I know it is an old joke but I prefer Terra Firma, and the more firmer
the less terror. Actually with theme
park/adventure rides generally I find the thought of a five foot tall talking
mouse frightening enough.
The following day we booked a bus tour which was a
little different than we imagined but turned out well. It was an open topped bus which drove to a
lot of adventure rides along the valley.
There were so many zip wires, mini cable rides and so on I expect the
day isn’t far off when they’ll have to introduce some form of air-traffic
control. We saw some great scenery, it
lasted four hours (!) and cost us $6 (£4.50) each (rides extra). Bonnie and Newt even went on a zip wire
across a side chasm about 500 yards across in a hanging superman position. Obviously once again someone had to stay
behind to take the photographs, if only for insurance claim purposes. As you might guess from the itinerary, we
were easily several decades older than anyone else on the trip.

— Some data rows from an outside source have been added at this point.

==> flow/design.v <==
module exponent_multiplier (
    i_clk, i_rst_n,
    i_load, i_start, i_select,
    i_A, i_B,
    o_done, led_select, o_P,
	seg_i_A_ten, seg_i_A_unit, 
	seg_i_B_ten, seg_i_B_unit, 
	seg_o_P_thousand, seg_o_P_hundred, seg_o_P_ten, seg_o_P_unit
);
    input wire i_clk, i_rst_n;
    input wire i_load, i_start, i_select;
    input [3:0] i_A, i_B;
    output reg o_done, led_select;
    output reg [29:0] o_P;
	output reg [6:0] seg_i_A_ten, seg_i_A_unit;
	output reg [6:0] seg_i_B_ten, seg_i_B_unit;
	output reg [6:0] seg_o_P_thousand, seg_o_P_hundred, seg_o_P_ten, seg_o_P_unit;
    parameter IDLE = 3'b000, LOAD = 3'b001, CALC = 3'b010, FINISH = 3'b011;
    reg [2:0] current_state;
    reg [3:0] reg_A, reg_B;
	reg [3:0] led_reg_A, led_reg_B;
    reg [19:0] reg_A_shift;
    reg [29:0] reg_P_exp;
    reg [7:0] reg_P_mul;
    reg [3:0] counter_exp;
    reg [2:0] index_bit_B;
    reg exp_done, mul_done;
    always @(posedge i_clk or negedge i_rst_n) begin
        if (!i_rst_n) begin
            reg_A <= 4'b0;
            reg_B <= 4'b0;
            reg_P_exp <= 30'b1;
            reg_P_mul <= 8'b0;
            reg_A_shift <= 20'b0;
			led_reg_A <= 4'b0;	
			led_reg_B <= 4'b0;	
            o_done <= 0;
			led_select <= 0;
            o_P <= 30'b0;
            counter_exp <= 4'b0;
            index_bit_B <= 3'b0;
            exp_done <= 0;
            mul_done <= 0;
            current_state <= IDLE;
        end
        else begin
            case (current_state)
                IDLE: begin
                    reg_A <= 4'b0;
                    reg_B <= 4'b0;
                    reg_P_exp <= 30'b1;
                    reg_P_mul <= 8'b0;
                    reg_A_shift <= 20'b0;
                    o_done <= 0;
					led_select <= 0;
                    o_P <= 30'b0;
                    counter_exp <= 4'b0;
                    index_bit_B <= 3'b0;
                    exp_done <= 0;
                    mul_done <= 0;
                    if (!i_load) begin 
                        reg_A <= i_A;
						led_reg_A <= i_A;
                        reg_B <= i_B;
						led_reg_B <= i_B;
                        reg_A_shift <= {16'b0, i_A};
                        current_state <= LOAD;
                    end                    
                end    
                LOAD: begin                    
                    current_state <= (!i_start) ? CALC : LOAD;
                end
                CALC: begin
                    if (i_start) begin
                        if (!exp_done) begin
                            if (counter_exp < reg_B) begin
                                reg_P_exp <= reg_P_exp * reg_A;
                                counter_exp <= counter_exp + 1;
                            end
                            else begin
                                exp_done <= 1;
                            end
                        end
                        if (!mul_done) begin
                            if (index_bit_B < 4) begin
                                if (reg_B[index_bit_B]) begin
                                    reg_P_mul <= reg_P_mul + reg_A_shift[7:0];
                                end
                                reg_A_shift <= reg_A_shift << 1;
                                index_bit_B <= index_bit_B + 1;
                            end
                            else begin
                                mul_done <= 1;
                            end
                        end
                        if (exp_done && mul_done) begin
                            current_state <= FINISH;
                        end
                    end
                end
                FINISH: begin
                    o_done <= 1;
                    led_select <= !i_select;
                    if (!i_select) begin
                        o_P <= reg_P_exp;
                    end
                    else if (i_select) begin
                        o_P <= {22'b0, reg_P_mul};
                    end
                    if (!i_start) begin
                        current_state <= IDLE;
                    end
                end
            endcase
        end
    end
	always @(*) begin                 
		case (led_reg_A % 10)
			4'd0: seg_i_A_unit = 7'b1000000;
			4'd1: seg_i_A_unit = 7'b1111001;
			4'd2: seg_i_A_unit = 7'b0100100;
			4'd3: seg_i_A_unit = 7'b0110000;
			4'd4: seg_i_A_unit = 7'b0011001;
			4'd5: seg_i_A_unit = 7'b0010010;
			4'd6: seg_i_A_unit = 7'b0000010;
			4'd7: seg_i_A_unit = 7'b1111000;
			4'd8: seg_i_A_unit = 7'b0000000;
			4'd9: seg_i_A_unit = 7'b0010000;
			default: seg_i_A_unit = 7'b1000000;
		endcase
		case (led_reg_A / 10)
			4'd0: seg_i_A_ten = 7'b1000000;
			4'd1: seg_i_A_ten = 7'b1111001;
			4'd2: seg_i_A_ten = 7'b0100100;
			4'd3: seg_i_A_ten = 7'b0110000;
			4'd4: seg_i_A_ten = 7'b0011001;
			4'd5: seg_i_A_ten = 7'b0010010;
			4'd6: seg_i_A_ten = 7'b0000010;
			4'd7: seg_i_A_ten = 7'b1111000;
			4'd8: seg_i_A_ten = 7'b0000000;
			4'd9: seg_i_A_ten = 7'b0010000;
			default: seg_i_A_ten = 7'b1000000;
		endcase
		case (led_reg_B % 10)
			4'd0: seg_i_B_unit = 7'b1000000;
			4'd1: seg_i_B_unit = 7'b1111001;
			4'd2: seg_i_B_unit = 7'b0100100;
			4'd3: seg_i_B_unit = 7'b0110000;
			4'd4: seg_i_B_unit = 7'b0011001;
			4'd5: seg_i_B_unit = 7'b0010010;
			4'd6: seg_i_B_unit = 7'b0000010;
			4'd7: seg_i_B_unit = 7'b1111000;
			4'd8: seg_i_B_unit = 7'b0000000;
			4'd9: seg_i_B_unit = 7'b0010000;
			default: seg_i_B_unit = 7'b1000000;
		endcase
		case (led_reg_B / 10)
			4'd0: seg_i_B_ten = 7'b1000000;
			4'd1: seg_i_B_ten = 7'b1111001;
			4'd2: seg_i_B_ten = 7'b0100100;
			4'd3: seg_i_B_ten = 7'b0110000;
			4'd4: seg_i_B_ten = 7'b0011001;
			4'd5: seg_i_B_ten = 7'b0010010;
			4'd6: seg_i_B_ten = 7'b0000010;
			4'd7: seg_i_B_ten = 7'b1111000;
			4'd8: seg_i_B_ten = 7'b0000000;
			4'd9: seg_i_B_ten = 7'b0010000;
			default: seg_i_B_ten = 7'b1000000;
		endcase
		case (o_P % 10)
			4'd0: seg_o_P_unit = 7'b1000000;
			4'd1: seg_o_P_unit = 7'b1111001;
			4'd2: seg_o_P_unit = 7'b0100100;
			4'd3: seg_o_P_unit = 7'b0110000;
			4'd4: seg_o_P_unit = 7'b0011001;
			4'd5: seg_o_P_unit = 7'b0010010;
			4'd6: seg_o_P_unit = 7'b0000010;
			4'd7: seg_o_P_unit = 7'b1111000;
			4'd8: seg_o_P_unit = 7'b0000000;
			4'd9: seg_o_P_unit = 7'b0010000;
			default: seg_o_P_unit = 7'b1000000;
		endcase
		case ((o_P / 10) % 10)
			4'd0: seg_o_P_ten = 7'b1000000;
			4'd1: seg_o_P_ten = 7'b1111001;
			4'd2: seg_o_P_ten = 7'b0100100;
			4'd3: seg_o_P_ten = 7'b0110000;
			4'd4: seg_o_P_ten = 7'b0011001;
			4'd5: seg_o_P_ten = 7'b0010010;
			4'd6: seg_o_P_ten = 7'b0000010;
			4'd7: seg_o_P_ten = 7'b1111000;
			4'd8: seg_o_P_ten = 7'b0000000;
			4'd9: seg_o_P_ten = 7'b0010000;
			default: seg_o_P_ten = 7'b1000000;
		endcase
		case ((o_P / 100) % 10)
			4'd0: seg_o_P_hundred = 7'b1000000;
			4'd1: seg_o_P_hundred = 7'b1111001;
			4'd2: seg_o_P_hundred = 7'b0100100;
			4'd3: seg_o_P_hundred = 7'b0110000;
			4'd4: seg_o_P_hundred = 7'b0011001;
			4'd5: seg_o_P_hundred = 7'b0010010;
			4'd6: seg_o_P_hundred = 7'b0000010;
			4'd7: seg_o_P_hundred = 7'b1111000;
			4'd8: seg_o_P_hundred = 7'b0000000;
			4'd9: seg_o_P_hundred = 7'b0010000;
			default: seg_o_P_hundred = 7'b1000000;
		endcase
		case ((o_P / 1000) % 10)
			4'd0: seg_o_P_thousand = 7'b1000000;
			4'd1: seg_o_P_thousand = 7'b1111001;
			4'd2: seg_o_P_thousand = 7'b0100100;
			4'd3: seg_o_P_thousand = 7'b0110000;
			4'd4: seg_o_P_thousand = 7'b0011001;
			4'd5: seg_o_P_thousand = 7'b0010010;
			4'd6: seg_o_P_thousand = 7'b0000010;
			4'd7: seg_o_P_thousand = 7'b1111000;
			4'd8: seg_o_P_thousand = 7'b0000000;
			4'd9: seg_o_P_thousand = 7'b0010000;
			default: seg_o_P_thousand = 7'b1000000;		
		endcase
    end
endmodule
Settings: LEC_CHECK=0, ABC_AREA=1, CAP_MARGIN=20, CORE_ASPECT_RATIO=0.5, CORE_MARGIN=2, CORE_UTILIZATION=72, CTS_CLUSTER_DIAMETER=344, CTS_CLUSTER_SIZE=98, PLACE_DENSITY=0.35, SETUP_SLACK_MARGIN=4.88, SLEW_MARGIN=20, TNS_END_PERCENT=5; clock period 20.6 ns.
run.sh (not shown) runs the stock make flow with config.mk's settings and CLKGATE_MAP_FILE=.
The starting point never finished: it broke off in 3_5_place_dp with DPL-0038.
==> next run, changes <==
ABC_AREA = unset   (was 1)
CORE_ASPECT_RATIO = unset   (was 0.5)
CORE_UTILIZATION = 25   (was 72)
CTS_CLUSTER_DIAMETER = unset   (was 344)
CTS_CLUSTER_SIZE = unset   (was 98)
PLACE_DENSITY = 0.6   (was 0.35)
SETUP_SLACK_MARGIN = unset   (was 4.88)
TNS_END_PERCENT = unset   (was 5)
clock period = 48.9 ns   (was 20.6 ns; I/O delays follow)
=>
- This time the run finished clean
- die area rose to 2.8 times its value
- area after synthesis came out lower by 0.87%
- synthesized cell count is lower by 20%
==> next run, changes <==
ABC_AREA = 1   (was unset)
CORE_UTILIZATION = 71   (was 25)
clock period = 60.3 ns   (was 48.9 ns; I/O delays follow)
Wire length came out lower by 23%; setup slack gains 2.2 ns; register-to-register slack gains 11 ns; sequential share of layout area came out higher by 0.36 points; via count came out lower by about 0.5%; cell area came out lower by 6.4%; global-route usage came out higher by 19 points; critical path depth came out higher by 210; final cell count came out higher by 1.5%.
==> next run, changes <==
ABC_AREA = unset   (was 1)
CORE_UTILIZATION = 15   (was 71)
The changed run ran to the end with no violations. Global-route usage goes down by 26 points. Setup slack degrades by 0.79 ns. Clock-buffer cell count goes down by 1. Register-to-register slack degrades by 0.02 ns. Wire length goes up by about 27%. Via count goes down by about 2.8%. Maximum frequency goes down by about 1.4%.
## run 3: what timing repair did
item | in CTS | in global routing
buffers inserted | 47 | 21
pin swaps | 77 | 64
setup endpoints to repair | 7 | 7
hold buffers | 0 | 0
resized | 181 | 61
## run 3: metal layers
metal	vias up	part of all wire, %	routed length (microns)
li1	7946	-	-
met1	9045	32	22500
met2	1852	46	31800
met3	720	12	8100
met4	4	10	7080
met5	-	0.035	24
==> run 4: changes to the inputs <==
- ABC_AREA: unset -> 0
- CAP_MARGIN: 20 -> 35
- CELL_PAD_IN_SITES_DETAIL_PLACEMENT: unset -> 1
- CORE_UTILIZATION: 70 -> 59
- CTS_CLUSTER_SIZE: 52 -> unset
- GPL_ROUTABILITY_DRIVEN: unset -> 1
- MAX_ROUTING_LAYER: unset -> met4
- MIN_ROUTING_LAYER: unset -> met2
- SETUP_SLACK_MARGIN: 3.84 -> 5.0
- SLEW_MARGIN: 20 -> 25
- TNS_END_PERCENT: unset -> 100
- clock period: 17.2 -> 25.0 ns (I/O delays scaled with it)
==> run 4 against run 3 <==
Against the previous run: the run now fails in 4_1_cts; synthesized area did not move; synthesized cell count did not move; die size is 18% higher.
File: design/flow/run.sh
#!/bin/bash
# the make line also repeats each setting of config.mk as NAME=value (left out here)
make -C /OpenROAD-flow-scripts/flow DESIGN_CONFIG=/design/flow/config.mk WORK_HOME=/design/flow/orfs CLKGATE_MAP_FILE= finish
File: design/flow/config.mk
export PLATFORM = sky130hd
export DESIGN_NAME = buck_converter_top
export DESIGN_NICKNAME = buck_converter_top
export VERILOG_FILES = /design/flow/design.v
export SDC_FILE = /design/flow/constraint.sdc
export NUM_CORES = 4
export LEC_CHECK = 0
export CAP_MARGIN = 20
export CORE_MARGIN = 2
export CORE_UTILIZATION = 66
export CTS_CLUSTER_SIZE = 15
export SETUP_SLACK_MARGIN = -0.46
export SLEW_MARGIN = 20
File: design/flow/constraint.sdc
create_clock -name core_clock -period 4.74 [get_ports {clk}]
set_input_delay 0.9480 -clock core_clock [delete_from_list [all_inputs] [get_ports {clk}]]
set_output_delay 0.9480 -clock core_clock [all_outputs]
set_load 0.01 [all_outputs]
File: design/flow/design.v
module adc_interface (
    input wire clk,
    input wire rst_n,
    input wire [11:0] adc_data,
    input wire adc_valid,
    output reg [11:0] voltage_fb,
    output reg data_ready
);
    always @(posedge clk or negedge rst_n) begin
        if (!rst_n) begin
            voltage_fb <= 12'd0;
            data_ready <= 1'b0;
        end else begin
            if (adc_valid) begin
                voltage_fb <= adc_data;
                data_ready <= 1'b1;
            end else begin
                data_ready <= 1'b0;
            end
        end
    end
endmodule
wip/tundra:
==> flow/design.v <==
module division(input clk, input rst, input start, input [31:0] dividendo, divisor,
                output [31:0] cociente, residuo, output done);
reg [31:0] shift_register;
reg [31:0] pre_divisor;
reg [31:0] cont;
reg idle;                       
reg done_r;                     
reg [15:0] resta, pre_cocido, res, cocido;
always @ (posedge clk) begin
  done_r <= 1'b0;
  if (rst) begin
    idle = 1'b1;
  end else if (idle) begin
    if (start) begin
      cont = 32'b0;
      shift_register = {8'b0, dividendo[15:0]};
      pre_cocido = 16'b0;
      pre_divisor = divisor;
      shift_register = shift_register << 1;
      cont = cont + 1'b1;
      idle = 1'b0;
    end
  end else begin
    if (cont < 5'd17) begin
      if (shift_register[31:16] < pre_divisor[15:0]) begin
        pre_cocido = pre_cocido << 1;
      end else begin
        resta = shift_register[31:16] - pre_divisor[15:0];
        pre_cocido = pre_cocido << 1;
        pre_cocido[0] = 1'b1;
        shift_register[31:16] = resta;
      end
      shift_register = shift_register << 1;
      cont = cont + 1'b1;
    end else begin
      cocido = pre_cocido;
      res = shift_register[31:16]>>1;
      idle = 1'b1;
      done_r <= 1'b1;
    end
  end
end
assign cociente = {16'b0, cocido};
assign residuo = {16'b0, res};
assign done = done_r;
endmodule
make LEC_CHECK=0 ABC_AREA=1 CAP_MARGIN=20 CORE_ASPECT_RATIO=0.69 CORE_MARGIN=2 CORE_UTILIZATION=72 CTS_CLUSTER_DIAMETER=355 CTS_CLUSTER_SIZE=10 PLACE_DENSITY=0.6 SLEW_MARGIN=20 TNS_END_PERCENT=5 finish   # period 2.74 ns
run.sh (not shown) runs the stock make flow with config.mk's settings and CLKGATE_MAP_FILE=.
diff inputs: wip/tundra => wip/amber
- removing TNS_END_PERCENT (formerly 5)
- changing CORE_UTILIZATION from 72 to 40
- removing CTS_CLUSTER_SIZE (formerly 10)
- removing CTS_CLUSTER_DIAMETER (formerly 355)
- removing CORE_ASPECT_RATIO (formerly 0.69)
- removing ABC_AREA (formerly 1)
- changing the clock period (ns, I/O delays scaled along) from 2.74 to 4.42
## What came out
wip/amber against wip/tundra: critical path depth fell 3, total instance count after detailed placement fell 230. Diff wip/tundra -> wip/amber: period utilization moved down; final critical-path setup slack moved up; routed length on met1 moved down; combinational power moved down. Post-placement cell area delta for wip/amber relative to wip/tundra: 10% lower.
Modified inputs, wip/harbor compared to wip/amber
- ABC_AREA now 1, previously not set
- CORE_UTILIZATION now 72, was 40
- the clock period (ns, I/O delays scaled along) now 2.55, was 4.42
From wip/amber to wip/harbor the numbers moved as follows: basic-gate share of the synthesized area counting and, or, nand and nor cells went up; number of gates on the worst path with buffers counted increased by 4 relative to the old numbers; amount of wire on met2 after detailed routing grew by 37%; minimum clock period after layout lost 0.76 ns; detailed-route via count went up by about 50%. Cmp wip/harbor and wip/amber / clock-buffer cell count / lower: wip/harbor. Final critical-path setup slack ended up 1.11 ns lower on wip/harbor than on wip/amber. wip/harbor vs. wip/amber: pin count of the biggest net entering global routing went down by about 33%.
Relative to wip/harbor, the following input files were edited for wip/zinc:
- CTS_CLUSTER_SIZE newly set to 95
- SETUP_SLACK_MARGIN newly set to 0.13
- CTS_CLUSTER_DIAMETER newly set to 193
- the clock period (ns, I/O delays scaled along) changed from 2.55 to 2.46
## What came out
wip/zinc does worse than wip/harbor on clock skew. wip/harbor -> wip/zinc: sum of internal, switching and leakage power decreased by a few percent. wip/zinc: full flow OK, the timing, DRC and antenna checks passed. wip/zinc does better than wip/harbor on post-layout minimum cycle time. Looking at register-to-register slack, wip/zinc sits above wip/harbor. The design area of wip/zinc was superior to that of wip/harbor. Of wip/zinc and wip/harbor, it is wip/zinc that has the lower critical path depth. Of wip/zinc and wip/harbor, the run reporting the lower via count of the first global-routing pass was wip/harbor. In the metrics for wip/zinc and wip/harbor, the one carrying the lower smallest setup slack after layout is wip/harbor.
Changes in wip/indigo relative to wip/zinc:
- CTS_CLUSTER_SIZE now 40, was 95
- SETUP_SLACK_MARGIN now 0.71, was 0.13
- CTS_CLUSTER_DIAMETER no longer set, was 193
- PLACE_DENSITY no longer set, was 0.6
- ABC_AREA no longer set, was 1
--- outcome ---
The flow ran to completion for all of wip/zinc and wip/indigo but wip/indigo, which stopped partway. wip/indigo did not finish; the tool stopped in 4_1_cts with error DPL-0038. [wip/indigo vs wip/zinc] HPWL reported at the end of detailed placement: lower in wip/indigo. Die size: wip/indigo is under wip/zinc. Share of the core filled by cells before placement: wip/zinc and wip/indigo compared, higher one is wip/indigo. In wip/indigo, the final estimated routing congestion in global placement came out 0.038 below the value in wip/zinc.

========
Starts from the design.v that is shown in full above.
Settings: LEC_CHECK=0, ABC_AREA=1, CAP_MARGIN=20, CORE_MARGIN=2, CORE_UTILIZATION=72, CTS_CLUSTER_SIZE=72, PLACE_DENSITY=0.64, SETUP_SLACK_MARGIN=-0.19, SLEW_MARGIN=20; clock period 2.46 ns.
The first run went through all stages and came out clean.
Edit:
Settings changed: CTS_CLUSTER_DIAMETER from default to 193, CTS_CLUSTER_SIZE 72 to 10, PLACE_DENSITY 0.64 to 0.6, SETUP_SLACK_MARGIN -0.19 to -0.24.
Result: The new run finished clean; power is unchanged; clock skew does not change; register-to-register slack barely changes; worst setup slack is unchanged; worst hold slack does not change; die area does not change; design area does not change.
Edit:
Settings changed: CTS_CLUSTER_DIAMETER 193 to default, CTS_CLUSTER_SIZE 10 to 72, PLACE_DENSITY 0.6 to 0.95, SETUP_SLACK_MARGIN -0.24 to 0.48.
Result: The new run aborted during global routing (5_1_grt), error DPL-0038. Die size stays the same. Synthesized area does not change. Synthesized cell count does not change.
Edit:
Settings changed: ABC_AREA 1 to default, CTS_CLUSTER_DIAMETER from default to 357, CTS_CLUSTER_SIZE 72 to default, PLACE_DENSITY 0.95 to 0.37, SETUP_SLACK_MARGIN 0.48 to -0.19.
The changed run ran to the end with violations: negative setup slack; die size came out lower by 11%; synthesized cell count came out lower by 37%; area after synthesis falls by 12%.

========
Setup of run A:
Starts from the design.v that is shown in full above.
Settings: LEC_CHECK=0, ABC_AREA=0, CAP_MARGIN=30, CORE_MARGIN=4, CORE_UTILIZATION=26, CTS_CLUSTER_DIAMETER=233, PLACE_DENSITY_LB_ADDON=0.09, SLEW_MARGIN=20; clock period 4.9 ns.
Both conditions hold for run A: the flow ran to the end and the final layout passed the timing, DRC and antenna checks.
--- input diff run A..run B ---
--- a/flow/config.mk
+++ b/flow/config.mk
@@ -8,7 +8,9 @@
 export ABC_AREA = 0
 export CAP_MARGIN = 30
-export CORE_MARGIN = 4
-export CORE_UTILIZATION = 26
+export CORE_MARGIN = 2
+export CORE_UTILIZATION = 72
 export CTS_CLUSTER_DIAMETER = 233
+export CTS_CLUSTER_SIZE = 81
 export PLACE_DENSITY_LB_ADDON = 0.09
+export SETUP_SLACK_MARGIN = -0.15
 export SLEW_MARGIN = 20
--- outcome ---
- Run B vs run A, sequential share of layout area went up by 1.6 points.
- Tightest slew margin relative to the limit: run B vs run A up 19 points
- Cell area reported after detailed placement: run B < run A
- Looking at clock latency on the worst-skew pair, run B sits 0.12 ns higher than run A does.
- From run A to run B the numbers moved as follows: global routing met3 resource utilization now sits higher; area of all placed cells without fillers now sits lower; register-to-register slack now sits higher.
- The wire length after detailed routing in run B sits about 11% above the value recorded for run A.
- in -> reg as the startpoint-to-endpoint class of the critical path was reported by run A, and reg -> reg by run B.
- When run B is set beside run A, its weighted congestion at the end of routability-driven global placement turns out to be 20% larger.
- On floorplan-stage core utilization: between run A and run B, it ends up lower for run A.
Here is what was changed in the inputs of run C compared with run B.
--- a/flow/config.mk
+++ b/flow/config.mk
@@ -9,8 +9,5 @@
 export CAP_MARGIN = 30
 export CORE_MARGIN = 2
-export CORE_UTILIZATION = 72
+export CORE_UTILIZATION = 63
 export CTS_CLUSTER_DIAMETER = 233
-export CTS_CLUSTER_SIZE = 81
-export PLACE_DENSITY_LB_ADDON = 0.09
-export SETUP_SLACK_MARGIN = -0.15
 export SLEW_MARGIN = 20
==> flow/constraint.sdc <==
create_clock -name core_clock -period 2.47 [get_ports {clk}]
set_input_delay 0.4940 -clock core_clock [delete_from_list [all_inputs] [get_ports {clk}]]
set_output_delay 0.4940 -clock core_clock [all_outputs]
set_load 0.01 [all_outputs]
Notes after the runs:
- Of run C and run B, run B shows the higher detailed-routing wirelength on met1, with run C below it.
- Delta (run C minus run B): smallest hold slack ~0 delta, clock buffer instance count of the final layout rose 4, multi-input combinational area share climbed 0.16 points, finished layout cell area increased by 2.5% relative to the old numbers, footprint of the flip-flops and latches saw little to no change.
#### Input delta (run D over run C)
--- a/flow/config.mk
+++ b/flow/config.mk
@@ -9,5 +9,7 @@
 export CAP_MARGIN = 30
 export CORE_MARGIN = 2
-export CORE_UTILIZATION = 63
+export CORE_UTILIZATION = 72
 export CTS_CLUSTER_DIAMETER = 233
+export CTS_CLUSTER_SIZE = 59
+export SETUP_SLACK_MARGIN = 0.3
 export SLEW_MARGIN = 20
[summary]
Finished, but not clean: run D, with negative setup slack.
Delta (run D minus run C): final area saw an increase, global-route met3 utilization went up by 3.3 points, power share of the clock group increased by 1.0 points relative to the old numbers.
Number of non-filler instances in the completed layout ends up higher on run C.
[compare] base=run C new=run D: logic gate share of total power up 2.7 points; least setup slack across all paths after layout down 0.42 ns; number of clock-tree buffers in the layout down 2.
Compared with run C, in run D overall power climbed about 9%, synthesis-to-finish area growth up 6.3 points.
Detailed placer's ending HPWL of run D exceeds that of run C by more than 10%.
Cmp run C and run D / violation tally from detailed-route iteration zero / lower: run C
Relative to run D, the following input files were edited for run E:
--- a/flow/config.mk
+++ b/flow/config.mk
@@ -9,7 +9,6 @@
 export CAP_MARGIN = 30
 export CORE_MARGIN = 2
-export CORE_UTILIZATION = 72
+export CORE_UTILIZATION = 70
 export CTS_CLUSTER_DIAMETER = 233
-export CTS_CLUSTER_SIZE = 59
-export SETUP_SLACK_MARGIN = 0.3
+export GPL_ROUTABILITY_DRIVEN = 0
 export SLEW_MARGIN = 20
==> flow/constraint.sdc <==
create_clock -name core_clock -period 2.46 [get_ports {clk}]
set_input_delay 0.4920 -clock core_clock [delete_from_list [all_inputs] [get_ports {clk}]]
set_output_delay 0.4920 -clock core_clock [all_outputs]
set_load 0.01 [all_outputs]
--- outcome ---
Re required time of the worst setup path: run E and run D aren't equal, and the higher value belongs to run D. The layout from run E, despite a flow that completed every stage, fails the layout checks, with the failing checks listed as negative setup slack. Run E vs run D, final-layout worst hold slack went up by 0.010 ns. Relative to run D, the routed length on met3 measured on run E has decreased by more than half. Run E ends up with higher proportion of power drawn by the clock network than run D does. Routed wire length (run D / run E): 1.5. Compared with run D, in run E part of the total power dissipated in combinational logic -2.9 points; worst reg-to-reg path cell count +1; number of buffers inserted to repair setup after CTS -9. Relative to run D, fmax has gone up in run E. Higher share of the clock period used by the worst path was reported by run D, not run E.
--- input diff run E..run F ---
--- a/flow/config.mk
+++ b/flow/config.mk
@@ -6,9 +6,8 @@
 export NUM_CORES = 4
 export LEC_CHECK = 0
-export ABC_AREA = 0
-export CAP_MARGIN = 30
+export CAP_MARGIN = 20
 export CORE_MARGIN = 2
-export CORE_UTILIZATION = 70
-export CTS_CLUSTER_DIAMETER = 233
-export GPL_ROUTABILITY_DRIVEN = 0
+export CORE_UTILIZATION = 72
+export CTS_CLUSTER_SIZE = 39
+export SETUP_SLACK_MARGIN = -0.05
 export SLEW_MARGIN = 20
==> comparison <==
Run F completed end to end; final checks failed (negative setup slack).
Going from run E to run F, the die area was shrunk.
Run E vs run F, launching instance or port of the critical path: pre_divisor[0] vs shift_register[19]
On switching fraction of total power: between run F and run E, it ends up higher for run F.
Per the comparison of run F with run E, worst hold slack lost 0.021 ns; routed wire length higher; setup TNS fell by 4.05 ns; multi-input gate share of the layout cell area up 0.35 points; data required time of the worst path now larger.
Worst slack at placement: run E vs run F, no meaningful difference
Of run F and run E, it is run F that has the higher maximum resistive drop on vdd.
Power figures rest on the tool's default switching activity, not on a simulated workload.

There are tourists around but we’re seeing far
fewer than I was expecting. They’re at
the sort of low incidence that causes complete strangers who recognise each
other as a little out of place to nod at each other in the street. So our bus out of town when we left, still
heading southwards but which had to climb out of the valley for about half an
hour did have what looked like a sprinkling of tourists but was clearly mostly
locals. The indigenous population which
as far as I know are not yet called Native South Americans are easily
distinguished. They are invariably small
to tiny in height, the women all wear traditional clothes while the men who do,
limit themselves to a poncho and hat. They
have black hair, mahogany coloured weatherbeaten faces, and have the air of a
resigned and hard life. To me they have
very similar features to those Native Americans which we always knew as Red
Indians seen in old photos. Many of the
women run a sort of micro-business, trying to sell a few items while sat on the
pavement, perhaps a few shoes, fresh vegetables or cooked food. A very
common sight is a wheelbarrow of cherries and mangoes being pushed around the
streets in a wheelbarrow as a sort of moving market stall. To me, these people seem to live in a sort
of parallel universe. They don’t seem to
acknowledge that we’re there unless we catch an eye and smile, to which there
is invariably a return smile but generally they are in a world of their own. There is a lot of patient waiting to be
seen.
| The Riobamba Parade |
| This little sweetie was giving sweets to the crowd from her basket |
| not everyone enjoyed it quite as much as we did |
| The 'African' Dancers - note the bare feet ! |
| Doin' The Lambeth Walk. Oi ! |
| an unknown woman dancing with the 'hairy man' - Sacha Runa |
As far
as we could tell the route was possibly a couple of miles long. On the
following day there was another parade albeit smaller which went right past our
hotel and which we watched from the roof terrace. The hotel receptionist who spoke good English
explained that different families make up groups in the parade and they happen
every weekend in December and January.
What we had hoped to do was get a train ride from the terminus station
here but absolutely no trains were running on the Saturday or Sunday we were
there but we happily swapped the train ride for the fantastic parade.